-- Material provided follows --

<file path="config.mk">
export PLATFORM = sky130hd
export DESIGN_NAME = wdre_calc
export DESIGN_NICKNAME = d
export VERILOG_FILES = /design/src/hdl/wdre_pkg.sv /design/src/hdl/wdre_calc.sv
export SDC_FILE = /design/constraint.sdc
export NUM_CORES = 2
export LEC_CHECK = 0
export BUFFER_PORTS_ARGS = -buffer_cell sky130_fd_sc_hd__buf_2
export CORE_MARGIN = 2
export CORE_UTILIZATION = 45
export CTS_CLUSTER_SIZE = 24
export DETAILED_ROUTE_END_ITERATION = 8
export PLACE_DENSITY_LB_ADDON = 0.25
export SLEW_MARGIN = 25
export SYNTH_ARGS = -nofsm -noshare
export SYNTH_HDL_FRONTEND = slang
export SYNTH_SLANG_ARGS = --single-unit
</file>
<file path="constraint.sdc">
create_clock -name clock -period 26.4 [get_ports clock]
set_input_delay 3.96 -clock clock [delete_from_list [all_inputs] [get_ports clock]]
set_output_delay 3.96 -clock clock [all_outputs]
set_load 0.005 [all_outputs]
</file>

-- Material provided concluded --
-- Material provided follows --

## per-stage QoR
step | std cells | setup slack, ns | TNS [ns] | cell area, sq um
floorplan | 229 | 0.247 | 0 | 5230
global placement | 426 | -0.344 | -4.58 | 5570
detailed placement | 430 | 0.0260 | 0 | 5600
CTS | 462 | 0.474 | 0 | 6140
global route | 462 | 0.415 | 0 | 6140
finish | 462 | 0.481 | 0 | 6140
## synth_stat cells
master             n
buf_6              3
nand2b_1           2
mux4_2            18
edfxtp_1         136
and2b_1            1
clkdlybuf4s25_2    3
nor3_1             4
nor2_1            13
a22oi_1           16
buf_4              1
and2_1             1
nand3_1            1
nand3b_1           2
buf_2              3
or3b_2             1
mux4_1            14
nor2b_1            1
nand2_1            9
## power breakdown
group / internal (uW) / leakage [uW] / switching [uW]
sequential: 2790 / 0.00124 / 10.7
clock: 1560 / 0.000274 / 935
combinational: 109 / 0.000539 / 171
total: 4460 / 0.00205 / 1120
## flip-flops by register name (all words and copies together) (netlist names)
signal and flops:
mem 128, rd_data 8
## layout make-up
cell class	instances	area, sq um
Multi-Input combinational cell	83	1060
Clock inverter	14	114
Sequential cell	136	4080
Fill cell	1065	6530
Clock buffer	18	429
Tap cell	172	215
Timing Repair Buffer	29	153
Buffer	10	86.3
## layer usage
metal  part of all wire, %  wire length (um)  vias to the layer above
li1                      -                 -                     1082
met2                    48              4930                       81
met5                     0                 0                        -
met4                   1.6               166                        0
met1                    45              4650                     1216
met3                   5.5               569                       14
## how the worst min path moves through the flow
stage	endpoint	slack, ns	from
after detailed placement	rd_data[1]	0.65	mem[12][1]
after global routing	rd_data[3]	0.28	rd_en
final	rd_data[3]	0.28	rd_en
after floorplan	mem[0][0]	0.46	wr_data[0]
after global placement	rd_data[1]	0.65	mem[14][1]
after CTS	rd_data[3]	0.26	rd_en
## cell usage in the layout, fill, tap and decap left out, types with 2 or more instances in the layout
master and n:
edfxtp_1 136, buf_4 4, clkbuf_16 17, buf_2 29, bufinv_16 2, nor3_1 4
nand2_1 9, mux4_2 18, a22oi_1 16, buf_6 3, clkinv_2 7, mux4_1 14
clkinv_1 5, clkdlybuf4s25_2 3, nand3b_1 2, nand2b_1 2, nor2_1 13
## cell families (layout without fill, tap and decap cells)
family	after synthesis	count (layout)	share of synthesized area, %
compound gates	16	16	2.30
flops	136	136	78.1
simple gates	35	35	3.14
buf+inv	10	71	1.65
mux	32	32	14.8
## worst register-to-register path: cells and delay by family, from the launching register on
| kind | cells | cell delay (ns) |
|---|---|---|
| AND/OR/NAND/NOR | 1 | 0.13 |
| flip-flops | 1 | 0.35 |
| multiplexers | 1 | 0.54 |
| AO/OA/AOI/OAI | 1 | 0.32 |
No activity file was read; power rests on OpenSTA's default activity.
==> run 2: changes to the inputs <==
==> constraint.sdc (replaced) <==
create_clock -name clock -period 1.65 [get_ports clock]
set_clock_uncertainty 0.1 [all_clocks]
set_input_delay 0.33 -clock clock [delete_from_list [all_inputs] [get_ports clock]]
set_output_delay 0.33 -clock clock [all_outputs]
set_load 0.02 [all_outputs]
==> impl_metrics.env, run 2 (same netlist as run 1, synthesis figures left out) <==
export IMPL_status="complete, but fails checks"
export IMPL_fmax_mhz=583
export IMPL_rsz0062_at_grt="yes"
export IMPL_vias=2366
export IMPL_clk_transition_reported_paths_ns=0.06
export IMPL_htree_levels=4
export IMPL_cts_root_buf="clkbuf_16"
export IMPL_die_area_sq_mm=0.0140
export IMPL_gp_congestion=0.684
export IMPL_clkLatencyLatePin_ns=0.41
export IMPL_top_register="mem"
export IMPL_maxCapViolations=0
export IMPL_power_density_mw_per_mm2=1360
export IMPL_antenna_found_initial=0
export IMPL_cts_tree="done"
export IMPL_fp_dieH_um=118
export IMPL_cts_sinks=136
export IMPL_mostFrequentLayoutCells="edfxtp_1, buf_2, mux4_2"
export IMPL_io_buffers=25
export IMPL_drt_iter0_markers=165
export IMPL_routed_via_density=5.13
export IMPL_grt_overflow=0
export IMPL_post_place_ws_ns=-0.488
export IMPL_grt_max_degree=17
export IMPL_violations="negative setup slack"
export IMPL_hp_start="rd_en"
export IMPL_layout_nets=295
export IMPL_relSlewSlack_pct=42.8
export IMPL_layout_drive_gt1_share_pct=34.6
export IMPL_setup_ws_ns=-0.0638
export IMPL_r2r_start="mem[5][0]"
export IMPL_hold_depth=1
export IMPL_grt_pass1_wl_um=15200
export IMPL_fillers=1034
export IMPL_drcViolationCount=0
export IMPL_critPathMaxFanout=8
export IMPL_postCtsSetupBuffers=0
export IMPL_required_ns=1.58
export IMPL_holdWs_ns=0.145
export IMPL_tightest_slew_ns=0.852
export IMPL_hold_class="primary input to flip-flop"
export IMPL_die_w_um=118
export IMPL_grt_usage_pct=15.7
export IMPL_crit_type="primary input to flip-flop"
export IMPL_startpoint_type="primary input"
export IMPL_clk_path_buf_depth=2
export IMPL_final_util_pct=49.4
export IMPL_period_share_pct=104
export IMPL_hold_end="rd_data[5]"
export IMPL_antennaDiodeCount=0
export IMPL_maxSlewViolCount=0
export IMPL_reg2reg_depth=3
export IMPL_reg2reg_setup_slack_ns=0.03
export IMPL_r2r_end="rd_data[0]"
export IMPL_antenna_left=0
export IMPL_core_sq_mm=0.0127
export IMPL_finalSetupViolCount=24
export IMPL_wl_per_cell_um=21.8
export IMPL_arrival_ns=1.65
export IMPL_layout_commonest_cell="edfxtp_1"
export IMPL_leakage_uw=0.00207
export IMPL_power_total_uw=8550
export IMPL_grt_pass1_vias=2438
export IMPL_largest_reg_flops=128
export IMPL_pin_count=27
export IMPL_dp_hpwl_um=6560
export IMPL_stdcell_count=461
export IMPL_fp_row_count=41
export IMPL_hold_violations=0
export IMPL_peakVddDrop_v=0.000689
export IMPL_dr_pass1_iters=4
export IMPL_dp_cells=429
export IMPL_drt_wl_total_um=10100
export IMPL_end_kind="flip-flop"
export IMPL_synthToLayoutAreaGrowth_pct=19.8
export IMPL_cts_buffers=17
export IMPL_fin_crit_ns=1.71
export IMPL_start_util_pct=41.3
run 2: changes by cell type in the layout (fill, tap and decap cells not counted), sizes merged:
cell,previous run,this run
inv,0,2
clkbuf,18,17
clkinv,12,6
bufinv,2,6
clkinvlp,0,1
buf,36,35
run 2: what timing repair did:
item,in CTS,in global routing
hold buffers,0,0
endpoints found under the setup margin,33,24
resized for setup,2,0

-- Material provided concluded --

• Activity
Where a line of the records contains the word "after", count it; state only the final tally.

• Response to the task
6